Red Hat Bugzilla – Bug 1388868
Numbers of unesseceary volumes created on endpoints automatic creation failure
Last modified: 2017-04-19 22:52:27 EDT
Description of problem: Setup heketi and create StorageClass for dynamic provisioning. On occasion of a failure in endpoints/service creation, lots of unesseceary volumes were provisioned. On the heketi server, disk space were quickly used up because the program was retrying the provision and plenty of volumes are being created. Version-Release number of selected component (if applicable): openshift v3.4.0.15+9c963ec kubernetes v1.4.0+776c994 etcd 3.1.0-alpha.1 How reproducible: Always Steps to Reproduce: 1. Setup heketi and create StorageClass. In my setup, I was using HOSTNAMEs for node.hostnames.storage in heketi topology. The right configuration should be IPs because this field is used to create endpoints by provisioner. 2. Create PVC to provision volumes, at this point endpoints, service, PV are not created, but volume got created on the storage server. 3. Leave it for a while, go to heketi server and list volumes Actual results: After step 3: Found lots of volumes being created, disk space got used up. Expected results: On provision failure, all to-be provisioned resources: volume, endpoints, service, PV should not be created. Additional info:
The fix for this issue (https://github.com/kubernetes/kubernetes/pull/35285) is in merge queue of upstream kubernetes. I will backport the patch to OCP as soon as its done.
merged upstream, waiting on OSE PR
(In reply to Bradley Childs from comment #2) > merged upstream, waiting on OSE PR I have filed https://github.com/openshift/origin/pull/11722
This has been merged into ose and is in OSE v3.4.0.22 or newer.

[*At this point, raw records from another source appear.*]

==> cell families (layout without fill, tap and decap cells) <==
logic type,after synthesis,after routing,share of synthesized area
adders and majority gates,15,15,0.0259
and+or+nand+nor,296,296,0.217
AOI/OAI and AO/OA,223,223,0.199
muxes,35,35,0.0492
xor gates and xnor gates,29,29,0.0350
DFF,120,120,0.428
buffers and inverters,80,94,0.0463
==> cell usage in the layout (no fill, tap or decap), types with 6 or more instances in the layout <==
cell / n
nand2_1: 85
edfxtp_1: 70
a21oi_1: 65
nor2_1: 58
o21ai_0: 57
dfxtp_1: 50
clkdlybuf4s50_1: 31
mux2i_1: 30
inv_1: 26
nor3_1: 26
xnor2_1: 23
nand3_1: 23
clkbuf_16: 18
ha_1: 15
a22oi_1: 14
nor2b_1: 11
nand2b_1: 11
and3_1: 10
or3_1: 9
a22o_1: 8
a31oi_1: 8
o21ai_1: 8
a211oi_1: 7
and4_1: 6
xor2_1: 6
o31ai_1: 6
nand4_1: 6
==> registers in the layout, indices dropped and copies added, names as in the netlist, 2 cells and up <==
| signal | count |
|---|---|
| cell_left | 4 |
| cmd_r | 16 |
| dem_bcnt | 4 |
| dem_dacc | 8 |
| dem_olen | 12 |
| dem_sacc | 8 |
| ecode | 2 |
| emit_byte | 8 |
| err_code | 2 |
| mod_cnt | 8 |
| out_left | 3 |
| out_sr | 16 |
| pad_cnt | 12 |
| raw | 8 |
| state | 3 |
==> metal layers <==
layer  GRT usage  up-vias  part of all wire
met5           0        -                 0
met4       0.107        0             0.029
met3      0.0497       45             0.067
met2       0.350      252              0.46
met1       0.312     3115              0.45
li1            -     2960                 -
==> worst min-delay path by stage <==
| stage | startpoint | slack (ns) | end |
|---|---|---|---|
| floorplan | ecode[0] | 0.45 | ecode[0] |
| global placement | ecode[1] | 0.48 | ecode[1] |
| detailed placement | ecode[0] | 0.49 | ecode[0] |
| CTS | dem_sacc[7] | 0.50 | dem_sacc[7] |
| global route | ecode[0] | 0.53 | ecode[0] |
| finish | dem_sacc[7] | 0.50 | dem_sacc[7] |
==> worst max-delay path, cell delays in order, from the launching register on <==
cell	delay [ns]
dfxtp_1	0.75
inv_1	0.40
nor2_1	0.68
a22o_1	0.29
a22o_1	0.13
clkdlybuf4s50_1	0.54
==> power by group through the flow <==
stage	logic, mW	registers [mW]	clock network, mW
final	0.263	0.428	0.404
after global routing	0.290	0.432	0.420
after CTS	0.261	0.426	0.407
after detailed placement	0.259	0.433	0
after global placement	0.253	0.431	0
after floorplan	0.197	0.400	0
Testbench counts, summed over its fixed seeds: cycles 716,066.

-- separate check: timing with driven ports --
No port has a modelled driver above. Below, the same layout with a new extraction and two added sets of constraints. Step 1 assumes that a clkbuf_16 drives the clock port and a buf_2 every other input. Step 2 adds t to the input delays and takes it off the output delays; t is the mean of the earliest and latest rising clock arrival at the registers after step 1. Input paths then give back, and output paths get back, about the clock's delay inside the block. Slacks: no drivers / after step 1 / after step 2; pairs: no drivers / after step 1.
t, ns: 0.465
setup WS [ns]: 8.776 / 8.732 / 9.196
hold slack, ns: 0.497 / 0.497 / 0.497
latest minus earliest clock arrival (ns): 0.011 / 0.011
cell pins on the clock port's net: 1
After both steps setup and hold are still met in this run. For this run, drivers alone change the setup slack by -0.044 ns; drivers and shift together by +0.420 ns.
Context: an optimization exercise on an open-source flow, tuned for small area. The choices shown serve that exercise and are no tape-out recipe. In this exercise RTL edits were held to simulation tests only and were not proved equivalent to the original. The flow treats the clock pin as an ideal source. Dropping or thinning the clock tree relies on that and would not hold on a real chip. Power is estimated from default activity; no workload was simulated.

$ cat design.v
module wm_classify (
    input  wire [7:0] in_bus,
    output wire       valid,
    output wire       ext
);
    assign valid = ~(in_bus[1] & in_bus[0]);
    assign ext   = in_bus[2];
endmodule
module wm_pattern (
    input  wire       active,   
    input  wire       x,        
    input  wire [6:0] e,        
    output reg  [3:0] led,
    output reg  [7:0] duty
);
    wire wash  = active & ~e[6] & ~e[5];
    wire rinse = active & ((~e[6] & e[5]) | (e[6] & ~e[5] & x));
    wire spin  = active & ~wash & ~rinse;
    wire [1:0] pos = e[2:1];
    wire [3:0] fwd = 4'b0001 << pos;
    wire [3:0] rev = 4'b1000 >> pos;
    always @* begin
        if (wash)
            led = e[4] ? 4'b1111 : fwd;
        else if (rinse)
            led = ~e[4] ? rev : (e[3] ? 4'b0000 : 4'b1111);
        else if (spin)
            led = ~e[4] ? (e[3] ? rev : fwd) : {4{~e[0]}};
        else
            led = 4'b0000;
        duty = {~spin, ~rinse & ~spin, ~rinse & ~spin, ~wash & ~rinse,
                ~wash & ~rinse, ~rinse & ~spin, ~rinse, ~active};
    end
endmodule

Verified on openshift v3.4.0.22+5c56720 kubernetes v1.4.0+776c994 etcd 3.1.0-rc.0 1. Make endpoints creation fail: Failed to provision volume with StorageClass "glusterprovisioner": glusterfs: create volume err: failed to create endpoint/service <nil>. 2. Go to heketi server, list volumes: Found no volumes there, repeatedly list volumes, found there was one volume created but was then immediately deleted . Considering this is an edge scenario which only happens when there is a wrong heketi topology configuration, the above fix is acceptable. Mark this one as verified.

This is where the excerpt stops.